Instructions to follow: Somewhere below are a line with "localparam logic [UNIT_W-1:0] UNITS_MAX" and a later line with "32'd1 : BIT_TIME;". Output exactly those lines and all lines between them.

Dataset items:
<file path="src/rtl/morse_pkg.sv">
// Shared types and constants for the Morse receive path: FSM states, ASCII codes, gap thresholds.
// No logic; no latency or backpressure of its own.
package morse_pkg;

    typedef enum logic [1:0] {
        ST_IDLE    = 2'd0,
        ST_MARK    = 2'd1,
        ST_GAP     = 2'd2,
        ST_CHARGAP = 2'd3
    } rx_state_t;

    localparam logic [7:0] ASCII_SPACE   = 8'h20;
    localparam logic [7:0] ASCII_UNKNOWN = 8'h3F;
    localparam logic [7:0] ASCII_ETX     = 8'h03;

    localparam int CHARGAP_UNITS = 2;
    localparam int WORDGAP_UNITS = 5;

    localparam logic ELEM_DOT  = 1'b0;
    localparam logic ELEM_DASH = 1'b1;

endpackage

</file>
<file path="src/rtl/morse_rx_lut.sv">
// Combinational {len, pattern} -> ASCII lookup; first element sits at bit len-1, dash=1.
// Zero latency, no backpressure. MORSE_RX_PROSIGN_EN adds .-.-. (AR) -> ETX.
module morse_rx_lut
    import morse_pkg::*;
(
    input  logic [2:0] len_i,
    input  logic [5:0] pattern_i,
    output logic [7:0] ascii_o,
    output logic       known_o
);

    always_comb begin
        ascii_o = ASCII_UNKNOWN;
        known_o = 1'b1;
        case (len_i)
            3'd1: case (pattern_i)
                6'd0:    ascii_o = 8'h45; // E
                6'd1:    ascii_o = 8'h54; // T
                default: known_o = 1'b0;
            endcase
            3'd2: case (pattern_i)
                6'd0:    ascii_o = 8'h49; // I
                6'd1:    ascii_o = 8'h41; // A
                6'd2:    ascii_o = 8'h4E; // N
                6'd3:    ascii_o = 8'h4D; // M
                default: known_o = 1'b0;
            endcase
            3'd3: case (pattern_i)
                6'd0:    ascii_o = 8'h53; // S
                6'd1:    ascii_o = 8'h55; // U
                6'd2:    ascii_o = 8'h52; // R
                6'd3:    ascii_o = 8'h57; // W
                6'd4:    ascii_o = 8'h44; // D
                6'd5:    ascii_o = 8'h4B; // K
                6'd6:    ascii_o = 8'h47; // G
                6'd7:    ascii_o = 8'h4F; // O
                default: known_o = 1'b0;
            endcase
            3'd4: case (pattern_i)
                6'd0:    ascii_o = 8'h48; // H
                6'd1:    ascii_o = 8'h56; // V
                6'd2:    ascii_o = 8'h46; // F
                6'd4:    ascii_o = 8'h4C; // L
                6'd6:    ascii_o = 8'h50; // P
                6'd7:    ascii_o = 8'h4A; // J
                6'd8:    ascii_o = 8'h42; // B
                6'd9:    ascii_o = 8'h58; // X
                6'd10:   ascii_o = 8'h43; // C
                6'd11:   ascii_o = 8'h59; // Y
                6'd12:   ascii_o = 8'h5A; // Z
                6'd13:   ascii_o = 8'h51; // Q
                default: known_o = 1'b0;
            endcase
            3'd5: case (pattern_i)
                6'd0:    ascii_o = 8'h35;
                6'd1:    ascii_o = 8'h34;
                6'd3:    ascii_o = 8'h33;
                6'd7:    ascii_o = 8'h32;
                6'd15:   ascii_o = 8'h31;
                6'd31:   ascii_o = 8'h30;
                6'd16:   ascii_o = 8'h36;
                6'd24:   ascii_o = 8'h37;
                6'd28:   ascii_o = 8'h38;
                6'd30:   ascii_o = 8'h39;
`ifdef MORSE_RX_PROSIGN_EN
                6'd10:   ascii_o = ASCII_ETX;
`else
                6'd10:   known_o = 1'b0;
`endif
                default: known_o = 1'b0;
            endcase
            default: known_o = 1'b0;
        endcase
    end

endmodule

</file>
<file path="src/rtl/morse_rx_decoder.sv">
// Morse line receiver: times marks/spaces in bit-time units, decodes characters, registers ASCII out.
// Code valid 1 cycle after the gap tick; a busy output register drops new codes and pulses OVR.
// MORSE_RX_PROSIGN_EN (in morse_rx_lut) enables AR -> ETX decoding.
module morse_rx_decoder
    import morse_pkg::*;
#(
    parameter int UNIT_W   = 3,
    parameter int MAX_ELEM = 6
) (
    input  logic        clk,
    input  logic        rst,
    input  logic        EN,
    input  logic [31:0] BIT_TIME,
    input  logic        INV,
    input  logic        IN,
    output logic [7:0]  DOUT,
    output logic        VALID,
    input  logic        READY,
    output logic        BUSY,
    output logic        ERR,
    output logic        OVR
);

    localparam logic [UNIT_W-1:0] UNITS_MAX = '1;
    localparam logic [UNIT_W-1:0] CG_PRE    = UNIT_W'(CHARGAP_UNITS - 1);
    localparam logic [UNIT_W-1:0] WG_PRE    = UNIT_W'(WORDGAP_UNITS - 1);

    logic              s1_q, s2_q, line_q;
    logic              line, rise, fall, lvl_chg, tick;
    logic [31:0]       bt, cyc_q;
    logic [UNIT_W-1:0] units_q;

    rx_state_t           state_q;
    logic [MAX_ELEM-1:0] pattern_q;
    logic [2:0]          len_q;
    logic                ovf_q, busy_q, valid_q, err_q, ovr_q;
    logic [7:0]          dout_q;

    logic [5:0] lut_pat;
    logic [7:0] lut_ascii;
    logic       lut_known;
    logic       emit_vld, emit_err, elem;
    logic [7:0] emit_dat;

    assign line    = s2_q ^ INV;
    assign rise    = line & ~line_q;
    assign fall    = ~line & line_q;
    assign lvl_chg = line ^ line_q;
    assign bt      = (BIT_TIME == 32'd0) ? 32'd1 : BIT_TIME;
    assign tick    = (cyc_q >= bt - 32'd1);
    assign elem    = (units_q >= UNIT_W'(2)) ? ELEM_DASH : ELEM_DOT;

    // Half-unit preload makes units the rounded length of the current level.
    always_ff @(posedge clk or posedge rst) begin
        if (rst) begin
            s1_q    <= 1'b0;
            s2_q    <= 1'b0;
            line_q  <= 1'b0;
            cyc_q   <= 32'd0;
            units_q <= '0;
        end else begin
            s1_q   <= IN;
            s2_q   <= s1_q;
            line_q <= line;
            if (lvl_chg) begin
                cyc_q   <= bt >> 1;
                units_q <= '0;
            end else if (tick) begin
                cyc_q <= 32'd0;
                if (units_q != UNITS_MAX)
                    units_q <= units_q + UNIT_W'(1);
            end else begin
                cyc_q <= cyc_q + 32'd1;
            end
        end
    end

    assign lut_pat = 6'(pattern_q);

    morse_rx_lut u_lut (
        .len_i     (len_q),
        .pattern_i (lut_pat),
        .ascii_o   (lut_ascii),
        .known_o   (lut_known)
    );

    always_comb begin
        emit_vld = 1'b0;
        emit_err = 1'b0;
        emit_dat = ASCII_UNKNOWN;
        if (EN && !lvl_chg && tick) begin
            if (state_q == ST_GAP && units_q == CG_PRE && len_q != 3'd0) begin
                emit_vld = 1'b1;
                if (lut_known && !ovf_q)
                    emit_dat = lut_ascii;
                else
                    emit_err = 1'b1;
            end else if (state_q == ST_CHARGAP && units_q == WG_PRE) begin
                emit_vld = 1'b1;
                emit_dat = ASCII_SPACE;
            end
        end
    end

    always_ff @(posedge clk or posedge rst) begin
        if (rst) begin
            state_q   <= ST_IDLE;
            pattern_q <= '0;
            len_q     <= 3'd0;
            ovf_q     <= 1'b0;
            busy_q    <= 1'b0;
            dout_q    <= 8'h00;
            valid_q   <= 1'b0;
            err_q     <= 1'b0;
            ovr_q     <= 1'b0;
        end else begin
            err_q <= emit_vld & emit_err;
            ovr_q <= 1'b0;
            if (emit_vld) begin
                if (valid_q && !READY) begin
                    ovr_q <= 1'b1;
                end else begin
                    dout_q  <= emit_dat;
                    valid_q <= 1'b1;
                end
            end else if (valid_q && READY) begin
                valid_q <= 1'b0;
            end

            if (!EN) begin
                state_q   <= ST_IDLE;
                busy_q    <= 1'b0;
                pattern_q <= '0;
                len_q     <= 3'd0;
                ovf_q     <= 1'b0;
            end else begin
                case (state_q)
                    ST_IDLE: if (rise) begin
                        state_q   <= ST_MARK;
                        busy_q    <= 1'b1;
                        pattern_q <= '0;
                        len_q     <= 3'd0;
                        ovf_q     <= 1'b0;
                    end
                    ST_MARK: if (fall) begin
                        state_q <= ST_GAP;
                        if (units_q != '0) begin
                            if (len_q == 3'(MAX_ELEM)) begin
                                ovf_q <= 1'b1;
                            end else begin
                                pattern_q <= {pattern_q[MAX_ELEM-2:0], elem};
                                len_q     <= len_q + 3'd1;
                            end
                        end
                    end
                    ST_GAP: begin
                        if (rise)
                            state_q <= ST_MARK;
                        else if (tick && units_q == CG_PRE)
                            state_q <= ST_CHARGAP;
                    end
                    ST_CHARGAP: begin
                        if (rise) begin
                            state_q   <= ST_MARK;
                            pattern_q <= '0;
                            len_q     <= 3'd0;
                            ovf_q     <= 1'b0;
                        end else if (tick && units_q == WG_PRE) begin
                            state_q <= ST_IDLE;
                            busy_q  <= 1'b0;
                        end
                    end
                    default: begin
                        state_q <= ST_IDLE;
                        busy_q  <= 1'b0;
                    end
                endcase
            end
        end
    end

    assign DOUT  = dout_q;
    assign VALID = valid_q;
    assign BUSY  = busy_q;
    assign ERR   = err_q;
    assign OVR   = ovr_q;

endmodule

</file>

Solution for this task:
    localparam logic [UNIT_W-1:0] UNITS_MAX = '1;
    localparam logic [UNIT_W-1:0] CG_PRE    = UNIT_W'(CHARGAP_UNITS - 1);
    localparam logic [UNIT_W-1:0] WG_PRE    = UNIT_W'(WORDGAP_UNITS - 1);

    logic              s1_q, s2_q, line_q;
    logic              line, rise, fall, lvl_chg, tick;
    logic [31:0]       bt, cyc_q;
    logic [UNIT_W-1:0] units_q;

    rx_state_t           state_q;
    logic [MAX_ELEM-1:0] pattern_q;
    logic [2:0]          len_q;
    logic                ovf_q, busy_q, valid_q, err_q, ovr_q;
    logic [7:0]          dout_q;

    logic [5:0] lut_pat;
    logic [7:0] lut_ascii;
    logic       lut_known;
    logic       emit_vld, emit_err, elem;
    logic [7:0] emit_dat;

    assign line    = s2_q ^ INV;
    assign rise    = line & ~line_q;
    assign fall    = ~line & line_q;
    assign lvl_chg = line ^ line_q;
    assign bt      = (BIT_TIME == 32'd0) ? 32'd1 : BIT_TIME;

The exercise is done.